As language and music seems to be neurologically so intertwined, it would be reasonable to start looking in archaeological records for changes in these parts of the brain of early Homo to assess when did they achieve the structure and size as they exist in modern humans. That point in time would probably also give us the answer to the original question about the age of human music. The earliest changes in the areas responsible for language and music appeared at about two million years ago, where additionally to the general increase of the brain, major rearrangements were observable in the frontal lobes of early Homo (Homo rudolfensis). Changes in these parts of the brain seemed to continue up until several hundreds of thousands of years ago, when early Homo sapiens from that period despite having modern brain size, still did not appear to have fully modern prefrontal cortex and cerebellum, which both are utilized for language and music. At this point it seems reasonable to believe that “modern” music and language then must have developed sometime after the aforementioned period, but earlier than 40000 years ago, making both of them a relatively new development despite their very long evolution.
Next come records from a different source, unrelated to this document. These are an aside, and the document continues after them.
<file path="config.mk">
export PLATFORM = sky130hd
export DESIGN_NAME = gpio_bank
export DESIGN_NICKNAME = d
export VERILOG_FILES = /design/src/rtl/gpio_bank_pkg.sv /design/src/rtl/gpio_sync.sv /design/src/rtl/gpio_detect.sv /design/src/rtl/gpio_ctrl.sv /design/src/rtl/gpio_dp.sv /design/src/rtl/gpio_bank.sv
export SDC_FILE = /design/constraint.sdc
export NUM_CORES = 1
export LEC_CHECK = 0
export BUFFER_PORTS_ARGS = -buffer_cell sky130_fd_sc_hd__buf_2
export CAP_MARGIN = 20
export CORE_MARGIN = 4
export CORE_UTILIZATION = 54
export CTS_CLUSTER_DIAMETER = 40
export DETAILED_ROUTE_END_ITERATION = 7
export PLACE_DENSITY = 0.73
export REMOVE_ABC_BUFFERS = 1
export SYNTH_ARGS = -nofsm -noshare
export SYNTH_HDL_FRONTEND = slang
export SYNTH_SLANG_ARGS = --single-unit
</file>
<file path="constraint.sdc">
create_clock -name clk -period 1.6 [get_ports clk]
set_input_delay 0.16 -clock clk [delete_from_list [all_inputs] [get_ports clk]]
set_output_delay 0.16 -clock clk [all_outputs]
set_load 0.1 [all_outputs]
</file>
<file path="src/rtl/gpio_bank_pkg.sv">
package gpio_bank_pkg;

  // Word index of each register (byte offset / 4).
  localparam int REG_DIR  = 0;
  localparam int REG_DIN  = 1;
  localparam int REG_DOUT = 2;
  localparam int REG_SET  = 3;
  localparam int REG_CLR  = 4;
  localparam int REG_DET0 = 5;   // first of the four detect enable words
  localparam int REG_STAT = 9;
  localparam int REG_ENA  = 10;
  localparam int REG_ENB  = 11;
  localparam int REG_WAKE = 12;
  localparam int REG_LAST = REG_WAKE;

  localparam int NUM_DET  = 4;
  localparam int SEL_W    = 4;

  // Detect kinds, in the order of their enable words.
  typedef enum logic [1:0] {
    DET_LOW  = 2'd0,
    DET_HIGH = 2'd1,
    DET_RISE = 2'd2,
    DET_FALL = 2'd3
  } detKind_t;

  // Strobes from the control unit to the datapath.
  typedef struct packed {
    logic               wrDir;
    logic               wrOut;
    logic               wrSet;
    logic               wrClr;
    logic [NUM_DET-1:0] wrDet;
    logic               wrStat;
    logic               wrEnA;
    logic               wrEnB;
    logic               wrWake;
    logic               rdHit;
    logic               rdStrobe;
    logic [SEL_W-1:0]   rdSel;
  } ctrlStrobes_t;

endpackage

</file>
<file path="src/rtl/gpio_sync.sv">
module gpio_sync #(
  parameter int WIDTH  = 32,
  parameter int STAGES = 2
) (
  input  logic             clk,
  input  logic             rstN,
  input  logic [WIDTH-1:0] din,
  output logic [WIDTH-1:0] dout
);

  logic [STAGES-1:0][WIDTH-1:0] stageQ;

  always_ff @(posedge clk or negedge rstN) begin
    if (!rstN) stageQ[0] <= '0;
    else       stageQ[0] <= din;
  end

  for (genvar g = 1; g < STAGES; g++) begin : gStage
    always_ff @(posedge clk or negedge rstN) begin
      if (!rstN) stageQ[g] <= '0;
      else       stageQ[g] <= stageQ[g-1];
    end
  end

  assign dout = stageQ[STAGES-1];

endmodule

</file>
<file path="src/rtl/gpio_detect.sv">
module gpio_detect
  import gpio_bank_pkg::*;
#(
  parameter int LINES = 32
) (
  input  logic [LINES-1:0]              level,
  input  logic [LINES-1:0]              prevLevel,
  input  logic [NUM_DET-1:0][LINES-1:0] detEn,
  output logic [LINES-1:0]              hit
);

  for (genvar i = 0; i < LINES; i++) begin : gLine
    logic isLow, isHigh, isRise, isFall;
    always_comb begin
      isLow  = detEn[DET_LOW][i]  & ~level[i];
      isHigh = detEn[DET_HIGH][i] &  level[i];
      isRise = detEn[DET_RISE][i] &  level[i] & ~prevLevel[i];
      isFall = detEn[DET_FALL][i] & ~level[i] &  prevLevel[i];
    end
    assign hit[i] = isLow | isHigh | isRise | isFall;
  end

endmodule

</file>
<file path="src/rtl/gpio_ctrl.sv">
module gpio_ctrl
  import gpio_bank_pkg::*;
#(
  parameter int ADDR_W = 8
) (
  input  logic              clk,
  input  logic              rstN,
  input  logic              busValid,
  input  logic              busWe,
  input  logic [ADDR_W-1:0] busAddr,
  output ctrlStrobes_t      strobes,
  output logic              busReady
);

  localparam int IDX_W = ADDR_W - 2;

  logic [IDX_W-1:0] wordIdx;
  logic             aligned;
  logic             mapped;
  logic             wrGo;

  always_comb begin
    wordIdx = busAddr[ADDR_W-1:2];
    aligned = (busAddr[1:0] == 2'b00);
    mapped  = aligned && (wordIdx <= IDX_W'(REG_LAST));
    wrGo    = busValid && busWe && mapped;

    strobes          = '0;
    strobes.wrDir    = wrGo && (wordIdx == IDX_W'(REG_DIR));
    strobes.wrOut    = wrGo && (wordIdx == IDX_W'(REG_DOUT));
    strobes.wrSet    = wrGo && (wordIdx == IDX_W'(REG_SET));
    strobes.wrClr    = wrGo && (wordIdx == IDX_W'(REG_CLR));
    for (int k = 0; k < NUM_DET; k++) begin
      strobes.wrDet[k] = wrGo && (wordIdx == IDX_W'(REG_DET0 + k));
    end
    strobes.wrStat   = wrGo && (wordIdx == IDX_W'(REG_STAT));
    strobes.wrEnA    = wrGo && (wordIdx == IDX_W'(REG_ENA));
    strobes.wrEnB    = wrGo && (wordIdx == IDX_W'(REG_ENB));
    strobes.wrWake   = wrGo && (wordIdx == IDX_W'(REG_WAKE));
    strobes.rdStrobe = busValid;
    strobes.rdHit    = busValid && !busWe && mapped;
    strobes.rdSel    = wordIdx[SEL_W-1:0];
  end

  always_ff @(posedge clk or negedge rstN) begin
    if (!rstN) busReady <= 1'b0;
    else       busReady <= busValid;
  end

endmodule

</file>
<file path="src/rtl/gpio_dp.sv">
module gpio_dp
  import gpio_bank_pkg::*;
#(
  parameter int LINES       = 32,
  parameter int SYNC_STAGES = 2
) (
  input  logic             clk,
  input  logic             rstN,
  input  ctrlStrobes_t     strobes,
  input  logic [LINES-1:0] wdata,
  input  logic [LINES-1:0] padIn,
  output logic [LINES-1:0] padOut,
  output logic [LINES-1:0] padOe,
  output logic [LINES-1:0] rdData,
  output logic             irqA,
  output logic             irqB,
  output logic             wakeReq
);

  logic [LINES-1:0]              dirQ;
  logic [LINES-1:0]              outQ;
  logic [NUM_DET-1:0][LINES-1:0] detEnQ;
  logic [LINES-1:0]              statusQ;
  logic [LINES-1:0]              enAQ;
  logic [LINES-1:0]              enBQ;
  logic [LINES-1:0]              wakeQ;
  logic [LINES-1:0]              inSync;
  logic [LINES-1:0]              prevQ;
  logic [LINES-1:0]              hit;
  logic [LINES-1:0]              clrMask;
  logic [LINES-1:0]              rdMux;

  gpio_sync #(
    .WIDTH (LINES),
    .STAGES(SYNC_STAGES)
  ) u_sync (
    .clk (clk),
    .rstN(rstN),
    .din (padIn),
    .dout(inSync)
  );

  gpio_detect #(
    .LINES(LINES)
  ) u_detect (
    .level    (inSync),
    .prevLevel(prevQ),
    .detEn    (detEnQ),
    .hit      (hit)
  );

  // Previous synchronized sample for edge detection.
  always_ff @(posedge clk or negedge rstN) begin
    if (!rstN) prevQ <= '0;
    else       prevQ <= inSync;
  end

  // Direction word: 1 = input.
  always_ff @(posedge clk or negedge rstN) begin
    if (!rstN)             dirQ <= '1;
    else if (strobes.wrDir) dirQ <= wdata;
  end

  // Output word with whole-word write and atomic set / clear aliases.
  always_ff @(posedge clk or negedge rstN) begin
    if (!rstN)              outQ <= '0;
    else if (strobes.wrOut) outQ <= wdata;
    else if (strobes.wrSet) outQ <= outQ | wdata;
    else if (strobes.wrClr) outQ <= outQ & ~wdata;
  end

  for (genvar k = 0; k < NUM_DET; k++) begin : gDetReg
    always_ff @(posedge clk or negedge rstN) begin
      if (!rstN)                 detEnQ[k] <= '0;
      else if (strobes.wrDet[k]) detEnQ[k] <= wdata;
    end
  end

  always_ff @(posedge clk or negedge rstN) begin
    if (!rstN) begin
      enAQ  <= '0;
      enBQ  <= '0;
      wakeQ <= '0;
    end else begin
      if (strobes.wrEnA)  enAQ  <= wdata;
      if (strobes.wrEnB)  enBQ  <= wdata;
      if (strobes.wrWake) wakeQ <= wdata;
    end
  end

  // Sticky status: write-one-to-clear, a fresh hit wins over the clear.
  assign clrMask = strobes.wrStat ? wdata : '0;

  always_ff @(posedge clk or negedge rstN) begin
    if (!rstN) statusQ <= '0;
    else       statusQ <= (statusQ & ~clrMask) | hit;
  end

  // Read mux and registered response.
  always_comb begin
    rdMux = '0;
    if (strobes.rdHit) begin
      case (strobes.rdSel)
        SEL_W'(REG_DIR):      rdMux = dirQ;
        SEL_W'(REG_DIN):      rdMux = inSync;
        SEL_W'(REG_DOUT):     rdMux = outQ;
        SEL_W'(REG_DET0 + 0): rdMux = detEnQ[0];
        SEL_W'(REG_DET0 + 1): rdMux = detEnQ[1];
        SEL_W'(REG_DET0 + 2): rdMux = detEnQ[2];
        SEL_W'(REG_DET0 + 3): rdMux = detEnQ[3];
        SEL_W'(REG_STAT):     rdMux = statusQ;
        SEL_W'(REG_ENA):      rdMux = enAQ;
        SEL_W'(REG_ENB):      rdMux = enBQ;
        SEL_W'(REG_WAKE):     rdMux = wakeQ;
        default:              rdMux = '0;
      endcase
    end
  end

  always_ff @(posedge clk or negedge rstN) begin
    if (!rstN)                 rdData <= '0;
    else if (strobes.rdStrobe) rdData <= rdMux;
  end

  assign padOut  = outQ;
  assign padOe   = ~dirQ;
  assign irqA    = |(statusQ & enAQ);
  assign irqB    = |(statusQ & enBQ);
  assign wakeReq = |(statusQ & wakeQ);

endmodule

</file>
<file path="src/rtl/gpio_bank.sv">
module gpio_bank
  import gpio_bank_pkg::*;
#(
  parameter int ADDR_W      = 8,
  parameter int LINES       = 32,
  parameter int SYNC_STAGES = 2
) (
  input  logic              clk,
  input  logic              rstN,
  input  logic              busValid,
  input  logic              busWe,
  input  logic [ADDR_W-1:0] busAddr,
  input  logic [LINES-1:0]  busWdata,
  output logic [LINES-1:0]  busRdata,
  output logic              busReady,
  input  logic [LINES-1:0]  padIn,
  output logic [LINES-1:0]  padOut,
  output logic [LINES-1:0]  padOe,
  output logic              irqA,
  output logic              irqB,
  output logic              wakeReq
);

  ctrlStrobes_t strobes;

  gpio_ctrl #(
    .ADDR_W(ADDR_W)
  ) u_ctrl (
    .clk     (clk),
    .rstN    (rstN),
    .busValid(busValid),
    .busWe   (busWe),
    .busAddr (busAddr),
    .strobes (strobes),
    .busReady(busReady)
  );

  gpio_dp #(
    .LINES      (LINES),
    .SYNC_STAGES(SYNC_STAGES)
  ) u_dp (
    .clk    (clk),
    .rstN   (rstN),
    .strobes(strobes),
    .wdata  (busWdata),
    .padIn  (padIn),
    .padOut (padOut),
    .padOe  (padOe),
    .rdData (busRdata),
    .irqA   (irqA),
    .irqB   (irqB),
    .wakeReq(wakeReq)
  );

endmodule

</file>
Unfortunately, despite all effort, giving a more precise time period for the development of human music does not seem to be possible at this point, unless some new archaeological evidence emerges either in a form of instruments or skulls sometime in the future. Until this happens, the only thing one can do is to contemplate why something (with today’s standards) as trivial as music and language took so much time to develop? One possible short answer to this question is because our perception of language and music is simply obscured by our own knowledge of them, and thus we cannot anymore see the complexity and hardship of the task needed to compose a sentence or musical piece. However interesting this discussion may be, it is outside the scope of this manuscript, but interested readers are welcome to read another post of mine titled “Language learning and the things it teaches – Part 1: Perception (or why native speakers don’t see the obvious…)”, which partially covers this topic. Until then, thanks for reading!
P.S.: During the writing of this manuscript, the book “The Origins of Music” by Nils L. Wallin was of great help, so any interested reader is encouraged to read it for a much more comprehensive discussion of the topic!